Was it the case that that kind of operation was unusual at that time?
“Yes, it was. The commando type of warfare was considered ungentlemanly by the British, believe it or not. We British don’t fight like that – it’s dirty war. Well, show me a clean war. Commando war wasn’t established the way it is now. Now it’s all virtually commando, fighting behind enemy lines and killing people and carrying out assassinations.“It wasn’t popular, no. In fact some people in the British Parliament condemned it at the time. It wasn’t...I think they were surprised, surprised they pulled it off. Let’s face it, a lot of it was kind of amateurish. The fact they [the parachutists] were doing the opposite of what they should have done...

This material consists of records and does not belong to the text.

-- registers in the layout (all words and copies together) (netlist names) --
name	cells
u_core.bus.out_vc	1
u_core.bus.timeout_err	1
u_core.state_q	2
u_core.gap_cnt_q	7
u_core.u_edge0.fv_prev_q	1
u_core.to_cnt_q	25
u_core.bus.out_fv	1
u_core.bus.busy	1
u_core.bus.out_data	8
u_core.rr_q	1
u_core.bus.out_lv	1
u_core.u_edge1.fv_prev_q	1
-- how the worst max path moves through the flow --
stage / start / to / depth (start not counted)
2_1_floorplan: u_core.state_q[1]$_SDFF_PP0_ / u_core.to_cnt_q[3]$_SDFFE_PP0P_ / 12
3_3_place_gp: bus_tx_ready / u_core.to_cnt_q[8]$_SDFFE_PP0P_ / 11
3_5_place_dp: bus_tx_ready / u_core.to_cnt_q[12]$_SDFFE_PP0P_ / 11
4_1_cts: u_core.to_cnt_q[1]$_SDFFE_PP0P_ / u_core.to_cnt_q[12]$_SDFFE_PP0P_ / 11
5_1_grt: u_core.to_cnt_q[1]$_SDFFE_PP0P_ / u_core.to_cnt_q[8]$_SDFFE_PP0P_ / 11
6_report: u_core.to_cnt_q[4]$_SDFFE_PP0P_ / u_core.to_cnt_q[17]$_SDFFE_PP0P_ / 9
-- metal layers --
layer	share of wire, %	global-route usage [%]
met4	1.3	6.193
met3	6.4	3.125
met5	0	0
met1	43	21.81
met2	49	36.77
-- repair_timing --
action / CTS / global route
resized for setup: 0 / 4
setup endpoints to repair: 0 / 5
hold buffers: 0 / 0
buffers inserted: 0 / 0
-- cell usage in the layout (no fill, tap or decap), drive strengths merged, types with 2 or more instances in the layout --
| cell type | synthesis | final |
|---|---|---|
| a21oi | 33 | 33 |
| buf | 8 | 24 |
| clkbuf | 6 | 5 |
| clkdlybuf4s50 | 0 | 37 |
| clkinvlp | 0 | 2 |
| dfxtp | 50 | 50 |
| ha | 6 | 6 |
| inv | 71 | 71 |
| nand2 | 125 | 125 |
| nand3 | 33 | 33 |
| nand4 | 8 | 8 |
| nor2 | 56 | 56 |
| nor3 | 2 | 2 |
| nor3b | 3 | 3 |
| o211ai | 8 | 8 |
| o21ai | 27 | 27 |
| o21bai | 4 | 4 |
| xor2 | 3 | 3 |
File: config.mk
export PLATFORM = sky130hd
export DESIGN_NAME = mem_rr_sched_flat
export DESIGN_NICKNAME = d
export VERILOG_FILES = /design/src/rtl/mem_rr_sched_pkg.sv /design/src/rtl/mem_rr_sched_if.sv /design/src/rtl/mem_rr_sched_rr_pick.sv /design/src/rtl/mem_rr_sched.sv /design/src/flat_wrapper.sv
export SDC_FILE = /design/constraint.sdc
export NUM_CORES = 1
export LEC_CHECK = 0
export CAP_MARGIN = 40
export CORE_UTILIZATION = 43
export DETAILED_ROUTE_END_ITERATION = 10
export PLACE_DENSITY = 0.85
export SKIP_CTS_REPAIR_TIMING = 1
export SLEW_MARGIN = 25
export SYNTH_ARGS = -nofsm -noshare
export SYNTH_HDL_FRONTEND = slang
export SYNTH_SLANG_ARGS = --single-unit
File: constraint.sdc
create_clock -name clk -period 4.35 [get_ports clk]
set_input_delay 0.6525 -clock clk [delete_from_list [all_inputs] [get_ports clk]]
set_output_delay 0.6525 -clock clk [all_outputs]
set_load 0.02 [all_outputs]
File: src/rtl/mem_rr_sched_pkg.sv
// Shared types and width helpers for the round-robin memory scheduler.
package mem_rr_sched_pkg;

    typedef enum logic [1:0] {
        ST_IDLE   = 2'd0,
        ST_ACCESS = 2'd1,
        ST_DONE   = 2'd2,
        ST_HOLD   = 2'd3
    } state_t;

    // Width of a client index; never narrower than one bit.
    function automatic int idx_w(input int n);
        return (n > 1) ? $clog2(n) : 1;
    endfunction

    // Width of the wait-state counter; never narrower than one bit.
    function automatic int cnt_w(input int wait_states);
        return (wait_states > 0) ? $clog2(wait_states + 1) : 1;
    endfunction

endpackage

File: src/rtl/mem_rr_sched_if.sv
// Client-side request/ready bundle; master = CPU stages, slave = scheduler.
interface mem_rr_sched_if #(
    parameter int CLIENT_CNT = 2,
    parameter int ADDR_W     = 8,
    parameter int DATA_W     = 8
);
    logic [CLIENT_CNT-1:0]        requests;
    logic [CLIENT_CNT*ADDR_W-1:0] addrs;
    logic [CLIENT_CNT-1:0]        wes;
    logic [CLIENT_CNT*DATA_W-1:0] data_outs;
    logic [CLIENT_CNT-1:0]        locks;
    logic [CLIENT_CNT-1:0]        readies;
    logic [DATA_W-1:0]            rdata;

    modport master (
        output requests, addrs, wes, data_outs, locks,
        input  readies, rdata
    );

    modport slave (
        input  requests, addrs, wes, data_outs, locks,
        output readies, rdata
    );
endinterface

File: src/rtl/mem_rr_sched_rr_pick.sv
// Combinational round-robin picker: first set request after ptr, wrapping modulo N.
module rr_pick
    import mem_rr_sched_pkg::*;
#(
    parameter int N = 2
) (
    input  logic [N-1:0]        req,
    input  logic [idx_w(N)-1:0] ptr,
    output logic                valid,
    output logic [idx_w(N)-1:0] idx
);
    localparam int IW = idx_w(N);

    always_comb begin
        // NOTE: every output gets a default before the search so no path infers a latch.
        valid = 1'b0;
        idx   = '0;
        for (int k = 1; k <= N; k++) begin
            if (!valid && req[(int'(ptr) + k) % N]) begin
                valid = 1'b1;
                idx   = IW'((int'(ptr) + k) % N);
            end
        end
    end

endmodule

File: src/rtl/mem_rr_sched.sv
// Round-robin scheduler sharing one single-port memory among CPU stages,
// with programmable wait states and a bus lock for atomic read-modify-write.
module mem_rr_sched
    import mem_rr_sched_pkg::*;
#(
    parameter int CLIENT_CNT  = 2,
    parameter int WAIT_STATES = 1,
    parameter int ADDR_W      = 8,
    parameter int DATA_W      = 8
) (
    input  logic                          clk,
    input  logic                          rst,
    mem_rr_sched_if.slave                 bus,
    input  logic [DATA_W-1:0]             mem_rdata,
    output logic [ADDR_W-1:0]             addr,
    output logic [DATA_W-1:0]             data_out,
    output logic                          we,
    output logic [$clog2(CLIENT_CNT)-1:0] grant_id,
    output logic                          busy
);
    localparam int GID_W = idx_w(CLIENT_CNT);
    localparam int CNT_W = cnt_w(WAIT_STATES);

    state_t                state_q, state_d;
    logic [CNT_W-1:0]      cnt_q, cnt_d;
    logic [GID_W-1:0]      ptr_q, ptr_d;
    logic [GID_W-1:0]      gid_q, gid_d;
    logic [CLIENT_CNT-1:0] readies_q, readies_d;
    logic [DATA_W-1:0]     rdata_q, rdata_d;
    logic [ADDR_W-1:0]     addr_q, addr_d;
    logic [DATA_W-1:0]     dout_q, dout_d;
    logic                  we_q, we_d;

    logic                  pick_valid;
    logic [GID_W-1:0]      pick_idx;
    logic                  start;
    logic [GID_W-1:0]      start_idx;

    rr_pick #(.N(CLIENT_CNT)) u_pick (
        .req   (bus.requests),
        .ptr   (ptr_q),
        .valid (pick_valid),
        .idx   (pick_idx)
    );

    always_comb begin
        state_d   = state_q;
        cnt_d     = cnt_q;
        ptr_d     = ptr_q;
        gid_d     = gid_q;
        readies_d = readies_q;
        rdata_d   = rdata_q;
        addr_d    = addr_q;
        dout_d    = dout_q;
        we_d      = we_q;
        start     = 1'b0;
        start_idx = pick_idx;

        case (state_q)
            ST_IDLE: begin
                we_d = 1'b0;
                if (pick_valid) begin
                    start = 1'b1;
                end
            end
            ST_ACCESS: begin
                if (cnt_q == '0) begin
                    readies_d        = '0;
                    readies_d[gid_q] = 1'b1;
                    we_d             = 1'b0;
                    if (!bus.wes[gid_q]) begin
                        rdata_d = mem_rdata;
                    end
                    state_d = ST_DONE;
                end else begin
                    cnt_d = cnt_q - 1'b1;
                end
            end
            ST_DONE: begin
                // The pointer only advances once the owner has seen its ready.
                if (!bus.requests[gid_q]) begin
                    readies_d = '0;
                    ptr_d     = gid_q;
                    state_d   = bus.locks[gid_q] ? ST_HOLD : ST_IDLE;
                end
            end
            ST_HOLD: begin
                // Locked owner keeps the bus; other requesters are ignored here.
                start_idx = gid_q;
                if (bus.requests[gid_q]) begin
                    start = 1'b1;
                end else if (!bus.locks[gid_q]) begin
                    state_d = ST_IDLE;
                end
            end
            default: state_d = ST_IDLE;
        endcase

        if (start) begin
            gid_d   = start_idx;
            addr_d  = bus.addrs[start_idx*ADDR_W +: ADDR_W];
            dout_d  = bus.data_outs[start_idx*DATA_W +: DATA_W];
            we_d    = bus.wes[start_idx];
            cnt_d   = CNT_W'(WAIT_STATES);
            state_d = ST_ACCESS;
        end
    end

    always_ff @(posedge clk) begin
        if (rst) begin
            // NOTE: non-blocking assignments so every register samples pre-edge values.
            state_q   <= ST_IDLE;
            cnt_q     <= '0;
            ptr_q     <= GID_W'(CLIENT_CNT - 1);
            gid_q     <= '0;
            readies_q <= '0;
            rdata_q   <= '0;
            addr_q    <= '0;
            dout_q    <= '0;
            we_q      <= 1'b0;
        end else begin
            state_q   <= state_d;
            cnt_q     <= cnt_d;
            ptr_q     <= ptr_d;
            gid_q     <= gid_d;
            readies_q <= readies_d;
            rdata_q   <= rdata_d;
            addr_q    <= addr_d;
            dout_q    <= dout_d;
            we_q      <= we_d;
        end
    end

    assign bus.readies = readies_q;
    assign bus.rdata   = rdata_q;
    assign addr        = addr_q;
    assign data_out    = dout_q;
    assign we          = we_q;
    assign grant_id    = gid_q;
    assign busy        = (state_q != ST_IDLE);

endmodule

File: src/flat_wrapper.sv
// flat-port wrapper written by rule: the top's interface ports become plain ports
module mem_rr_sched_flat import mem_rr_sched_pkg::*;
#(
    parameter int CLIENT_CNT  = 2,
    parameter int WAIT_STATES = 1,
    parameter int ADDR_W      = 8,
    parameter int DATA_W      = 8
)
  (clk, rst, mem_rdata, addr, data_out, we, grant_id, busy, bus_requests, bus_addrs, bus_wes, bus_data_outs, bus_locks, bus_readies, bus_rdata);
  mem_rr_sched_if #(.CLIENT_CNT(CLIENT_CNT), .ADDR_W(ADDR_W), .DATA_W(DATA_W)) bus_i ();
  input  logic clk;
  input  logic rst;
  input  logic [DATA_W-1:0] mem_rdata;
  output logic [ADDR_W-1:0] addr;
  output logic [DATA_W-1:0] data_out;
  output logic we;
  output logic [$clog2(CLIENT_CNT)-1:0] grant_id;
  output logic busy;
  input wire logic [$bits(bus_i.requests)-1:0] bus_requests;
  input wire logic [$bits(bus_i.addrs)-1:0] bus_addrs;
  input wire logic [$bits(bus_i.wes)-1:0] bus_wes;
  input wire logic [$bits(bus_i.data_outs)-1:0] bus_data_outs;
  input wire logic [$bits(bus_i.locks)-1:0] bus_locks;
  output wire logic [$bits(bus_i.readies)-1:0] bus_readies;
  output wire logic [$bits(bus_i.rdata)-1:0] bus_rdata;
  assign bus_i.requests = bus_requests;
  assign bus_i.addrs = bus_addrs;
  assign bus_i.wes = bus_wes;
  assign bus_i.data_outs = bus_data_outs;
  assign bus_i.locks = bus_locks;
  assign bus_readies = bus_i.readies;
  assign bus_rdata = bus_i.rdata;
  mem_rr_sched #(.CLIENT_CNT(CLIENT_CNT), .WAIT_STATES(WAIT_STATES), .ADDR_W(ADDR_W), .DATA_W(DATA_W)) u_core (.clk(clk), .rst(rst), .bus(bus_i), .mem_rdata(mem_rdata), .addr(addr), .data_out(data_out), .we(we), .grant_id(grant_id), .busy(busy));
endmodule
==> results.json <==
{
  "status": "finished, final reports clean",
  "ys_ff_latch": 32,
  "synth_area_um2": 1560,
  "slew_headroom_pct": 55.2,
  "dieArea_um2": 3870,
  "worstPathMaxFanout": 5,
  "place_hpwl_um": 2400,
  "clk_latency_ns": 0.33,
  "wl_per_cell_um": 11.4,
  "r2r_start": "u_core.state_q[0]",
  "start_util_pct": 45.6,
  "clock_sinks": 32,
  "antenna_found_initial": 0,
  "first_pass_iters": 4,
  "period_minus_slack_ns": 2.45,
  "overflow": 0,
  "grt_max_degree": 33,
  "ys_types": 33,
  "drc": 0,
  "maxSlewViolCount": 0,
  "cts_buffers": 5,
  "worst_slew_pin_slew_ns": 0.672,
  "maxCapViolations": 0,
  "root_buffer": "clkbuf_4",
  "critPathKind": "reg -> out",
  "synthCells": 166,
  "syn_nets": 219,
  "coreArea_um2": 3420,
  "fp.dieH_um": 62.2,
  "finalNonFillerCells": 287,
  "r2r_setup_slack_ns": 2.05,
  "drt_iter0_markers": 36,
  "timing.critical_path.from": "u_core.state_q[0]",
  "routabilityCongestion": 0.770,
  "fin_crit_sh_pct": 56.3,
  "ys.warnings.count": 0,
  "ir_worst_vdd_v": 0.000435,
  "drive_above_1_share_pct": 7.47,
  "routed_wl_um": 3260,
  "fin_nets": 293,
  "track_usage_pct": 19.0,
  "synth_largest_area_cell": "dfxtp_1",
  "io_buffer_count": 76,
  "crit_arrival_ns": 1.80,
  "reg2reg_depth": 7,
  "vias_per_cell": 4.93,
  "cts_tree": "yes",
  "grt_pass1_wl_um": 5830,
  "hold_path_depth": 2,
  "clock.fmax_mhz": 408,
  "finalHoldViolations": 0,
  "synthTopCellsByArea": "dfxtp_1, mux2i_1, a211oi_1",
  "rsz0062_at_grt": "false",
  "yosysMostFrequentCell": "dfxtp_1",
  "diodes": 0,
  "ys_seq_area_share_pct": 41.1,
  "setup_viol": 0,
  "synth_ff_type": "dfxtp_1",
  "r2r_end": "u_core.data_out[7]",
  "fin_skew_ns": 0.00610,
  "vias": 1414,
  "p_leak_nw": 1.04,
  "p_per_area_nw_per_um2": 627,
  "pin_count": 77,
  "rows": 21,
  "hold_path.startpoint": "u_core.data_out[4]",
  "worst_ep_required_time_ns": 3.70,
  "holdPathEnd": "u_core.data_out[4]",
  "hp-class": "reg -> reg",
  "cp-end-kind": "output pin",
  "clockBufferDepth": 2,
  "synth_top_area_share_pct": 41.1,
  "syn_to_final_growth_pct": 55.0,
  "synth_edf_count": 0,
  "cp-start-kind": "flip-flop",
  "async_reset_ff_share_pct": 0,
  "tns_ns": 0,
  "synthTopCellsByCount": "dfxtp_1, nor2_1, mux2i_1",
  "clkTransAtPathRegs_ns": 0.10,
  "drtAntennaViolNets": 0,
  "place_inst": 279,
  "first_global_vias": 1345,
  "fp.dieW_um": 62.2,
  "synth.avg_cell_area_um2": 9.38,
  "htreeDepth": 2
}
## layer usage
metal  global-route usage, %  part of all wire [%]
met4                    7.56                   1.2
met1                    20.0                    44
met3                    7.90                   7.6
met2                    33.2                    47
met5                       0                     0
## cell usage in the layout, fill, tap and decap left out, types with 5 or more instances in the layout
cell and instances:
a211oi_1 18, a21oi_1 5, clkbuf_4 5, clkdlybuf4s50_1 75, dfxtp_1 32, ha_1 5, inv_1 6, mux2i_1 25
nand2_1 7, nor2_1 29
## logic make-up (layout without fill, tap and decap cells)
group | after synthesis | count (layout) | share of synthesized area, %
muxes | 29 | 29 | 19.2
adders and majority gates | 5 | 5 | 4.02
DFF | 32 | 32 | 41.1
and+or+nand+nor | 48 | 48 | 13.5
buffers and inverters | 17 | 92 | 6.02
AOI/OAI and AO/OA | 35 | 35 | 16.1
## worst max path at each step
stage / endpoint / slack (ns) / cells past startpoint
floorplan: u_core.we / 2.65 / 6
global placement: u_core.addr[2] / 1.79 / 6
detailed placement: u_core.addr[2] / 1.78 / 6
CTS: busy / 1.88 / 4
global route: u_core.addr[3] / 1.75 / 7
finish: busy / 1.90 / 4
## power by group
part           switching [W]  internal [W]
Clock              0.0000997      0.000153
Combinational       0.000399      0.000380
Sequential         0.0000746      0.000408
## final cells by class
class | count | area, um2
Clock buffer | 7 | 65.1
Clock inverter | 1 | 30.0
Fill cell | 271 | 1000
Inverter | 6 | 22.5
Multi-Input combinational cell | 117 | 828
Sequential cell | 32 | 641
Tap cell | 46 | 57.6
Timing Repair Buffer | 78 | 771
## critical path, cell delays in order (launching register included)
cell             delay (ns)
dfxtp_1                0.43
inv_1                  0.09
ha_1                   0.26
inv_1                  0.09
clkdlybuf4s50_1        0.60
## registers in the layout, indices dropped and copies added (netlist names)
| register | count |
|---|---|
| u_core.grant_id | 1 |
| u_core.ptr_q | 1 |
| u_core.addr | 8 |
| u_core.bus.readies | 2 |
| u_core.cnt_q | 1 |
| u_core.state_q | 2 |
| u_core.we | 1 |
| u_core.data_out | 8 |
| u_core.bus.rdata | 8 |
## through the flow
stage	total power, W	hold slack, ns	util (%)	setup WS, ns	area, um2
CTS	0.00153	0.504	70.7	1.88	2410
floorplan	0.000977	0.489	-	2.65	1560
global route	0.00163	0.524	70.7	1.75	2410
finish	0.00151	0.500	70.7	1.90	2410
global placement	0.00126	0.474	68.1	1.79	2320
detailed placement	0.00127	0.481	67.9	1.78	2320
No activity file was read; power rests on OpenSTA's default activity.
==> RTL change 1, RTL diff (same settings) <==
Re-encode `state_t` (4 states) as one-hot, 4 bits wide.
--- a/src/rtl/mem_rr_sched_pkg.sv
+++ b/src/rtl/mem_rr_sched_pkg.sv
@@ -2,9 +2,9 @@
 package mem_rr_sched_pkg;
 
-    typedef enum logic [1:0] {
-        ST_IDLE   = 2'd0,
-        ST_ACCESS = 2'd1,
-        ST_DONE   = 2'd2,
-        ST_HOLD   = 2'd3
+    typedef enum logic [3:0] {
+        ST_IDLE   = 4'b0001,
+        ST_ACCESS = 4'b0010,
+        ST_DONE   = 4'b0100,
+        ST_HOLD   = 4'b1000
     } state_t;
 
Behaviour: same outputs for any inputs over 10 cycles, from zero or initial values and one cycle with rst high; not proved beyond that.
==> RTL change 1 against the unedited design <==
Final cell count grew 8.0%; worst setup slack lost 43 ps; non-clock buffer count grew 2; routed wire length grew 26%; cell area grew 5.1%; clock skew shrank 1.8 ps; area after synthesis grew 6.1%; via count grew 17%; sequential share of layout area grew 0.28 points; total power shrank 21%; count of clock-buffer cells in the layout shrank 2; sequential cell count grew 2; fmax shrank 1.7%; largest cell class unchanged; largest power group unchanged.
==> RTL change 1: results (changes against the unedited design) <==
Worst Skew - 4.328 ps (was 6.096 ps)
Cells after Synth - 192 (was 166)
share of cells above drive strength 1 - 8.779% (was 7.469%)
initial antenna violation count - 0 (unchanged)
Post-synth top cells - nand2_1 (35), dfxtp_1 (34), nor3_1 (18) (was dfxtp_1 (32), nor2_1 (29), mux2i_1 (25))
clk slew on worst S/H paths - 70 ps (was 100 ps)
Max VDD drop - 0.2768 mV (was 0.4346 mV)
number of fillers in the final layout - 304 (was 271)
CTS root buf - clkbuf_8 (was clkbuf_4)
r2r setup slk - 1970 ps (was 2050 ps)
Post-DP HPWL - 2.927 mm (was 2.397 mm)
WP data arrival - 2650 ps (was 1800 ps)
H-tree depth - 2 (unchanged)
PortBufs - 76 (unchanged)
critical path's largest stage delay - 470 ps (was 600 ps)
Yosys cell types - 37 (was 33)
Ant. Diodes - 0 (unchanged)
drt initial violations - 58 (was 36)
Final Max Tran Viols - 0 (unchanged)
synth warn - 0 (unchanged)
fin nets - 309 (was 293)
vias in the first global route - 1537 (was 1345)
Synth Net Count - 240 (was 219)
Worst-Margin Slew - 807.1 ps (was 671.6 ps)
DRT Pass-1 Iters - 4 (unchanged)
crit path max-delay cell type - clkdlybuf4s50_1 (unchanged)
synth top area cells - dfxtp_1 (41%), a311oi_1 (8.5%), nand2_1 (7.9%), mux2i_1 (6.7%), nor3_1 (5.5%) (was dfxtp_1 (41%), mux2i_1 (16%), a211oi_1 (8.7%), nor2_1 (7.0%), ha_1 (4.0%))
antenna-violating nets left - 0 (unchanged)
Total GRT Usage - 21.32% (was 18.96%)
top fanout value on the critical path - 21 (was 5)
routability congestion estimate - 0.7770 (was 0.7703)
Async S/R FF share, synth - 0% (unchanged)
status - finished clean (unchanged)
drt wl/cell - 13.29 um (was 11.35 um)
clk buf depth - 2 (unchanged)
global-route wire length before repair - 6.748 mm (was 5.830 mm)
sequential area share after synthesis - 41.18% (was 41.12%)
CTS buffer count - 5 (unchanged)
vias per cell - 5.329 (was 4.927)
Hold WS - 490.2 ps (was 499.7 ps)
worst min-delay path category - flip-flop to flip-flop (unchanged)
P_leak - 0.0009274 uW (was 0.001039 uW)
pin count of the biggest net entering global routing - 36 (was 33)
worst-skew pair later-pin latency - 280 ps (was 330 ps)
Top FF cell, synth - dfxtp_1 (unchanged)
## RTL change 1: changes by cell type after synthesis, moves of 14 or more
cell,before,now
a211oi_1,18,3
a311oi_1,1,16
mux2i_1,25,11
nand2_1,7,35
nor2_1,29,12
nor3_1,2,18
## RTL change 1: power breakdown
group / total (uW) / switching [uW] / internal (uW)
sequential: 437 / 60.9 / 376
clock: 280 / 112 / 168
combinational: 472 / 233 / 238
## RTL change 1: kinds of logic (layout without fill, tap and decap cells)
logic type	count (synthesis)	after routing	synth area share (%)
AO/OA/AOI/OAI	37	37	18.85
buffers and inverters	21	91	5.526
multiplexers	13	13	8.024
AND/OR/NAND/NOR	87	87	26.42
flip-flops	34	34	41.18
## RTL change 1: per-stage QoR
step                setup WS (ps)  total power (uW)  instance area, um^2  cells
finish                       1857              1189                 2539    310
global route                 1691              1263                 2539    310
CTS                          1842              1199                 2539    310
detailed placement           1564             915.1                 2430    302
global placement             1633             909.5                 2430    302
floorplan                    2234             710.5                 1653    192
## RTL change 1: final timing paths
kind | start | to | cells past startpoint
setup / recovery | bus_requests[1] | u_core.state_q[3] | 6
setup reg to reg | u_core.state_q[2] | u_core.bus.rdata[2] | 4
hold reg to reg | u_core.bus.readies[0] | u_core.bus.readies[0] | 2
hold / removal | u_core.bus.readies[0] | u_core.bus.readies[0] | 2
## RTL change 1: final cells by class
class                   instances  area (um^2)  share of cell area (%)
inverters                       3        11.26                  0.4436
repair buffers                 80        790.8                   31.15
well taps                      48        60.06                   2.366
clock buffers                   5        68.82                   2.711
multi-input cells             137        887.1                   34.94
clock inverters                 3        40.04                   1.577
flip-flops and latches         34        680.7                   26.81
## RTL change 1: worst max-delay path, delay by kind of cell
kind	cells	cell delay (ps)
buf+inv	2	680
simple gates	2	600
compound gates	1	400
mux	1	310
## RTL change 1: per-layer routing
metal / wire length [um] / track usage, % / vias up / part of all wire [%]
li1: - / - / 842 / -
met1: 1791 / 25.30 / 745 / 43
met2: 1918 / 35.11 / 58 / 47
met3: 350 / 7.857 / 7 / 8.5
met4: 59 / 7.386 / 0 / 1.4
met5: 0 / 0 / - / 0
==> RTL change 2, RTL diff (config.mk and constraints unchanged) <==
Made on the original files. `DATA_W` is set to 8 in 3 places; all go to 6.
--- a/src/rtl/mem_rr_sched_if.sv
+++ b/src/rtl/mem_rr_sched_if.sv
@@ -3,5 +3,5 @@
     parameter int CLIENT_CNT = 2,
     parameter int ADDR_W     = 8,
-    parameter int DATA_W     = 8
+    parameter int DATA_W     = 6
 );
     logic [CLIENT_CNT-1:0]        requests;
--- a/src/rtl/mem_rr_sched.sv
+++ b/src/rtl/mem_rr_sched.sv
@@ -7,5 +7,5 @@
     parameter int WAIT_STATES = 1,
     parameter int ADDR_W      = 8,
-    parameter int DATA_W      = 8
+    parameter int DATA_W      = 6
 ) (
     input  logic                          clk,
--- a/src/flat_wrapper.sv
+++ b/src/flat_wrapper.sv
@@ -5,5 +5,5 @@
     parameter int WAIT_STATES = 1,
     parameter int ADDR_W      = 8,
-    parameter int DATA_W      = 8
+    parameter int DATA_W      = 6
 )
   (clk, rst, mem_rdata, addr, data_out, we, grant_id, busy, bus_requests, bus_addrs, bus_wes, bus_data_outs, bus_locks, bus_readies, bus_rdata);
Ports: changed (resized bus_data_outs, bus_rdata, data_out and mem_rdata); port bits go from 77 to 67. The function was not compared with the original's and may differ.
==> RTL change 2 against the unedited design <==
Routed wire length up 0.58%; sequential cell count is 4 lower; area after synthesis is 8.7% lower; synthesized cell count shrank 8.4%; cell area fell by 11%; clock power is 50% lower; worst setup slack got worse by 38 ps; total power down 16%; final cell count is 9.8% lower; highest routed layer unchanged.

“They should have totally separated. Also they shouldn’t have visited any friends or their families, which they did. That brought about a lot of unnecessary deaths – breaking the basic rules of conspiracy. We can’t just blame it on the operation itself, but the way some of the men behaved, seeing their families, sharing accommodation with other people. It was asking for trouble and it did happen.”
The video installation 10:35 is being shown at Dox Centre for Contemporary Art, as part of the exhibition, The Silent Village until 9.4.2012.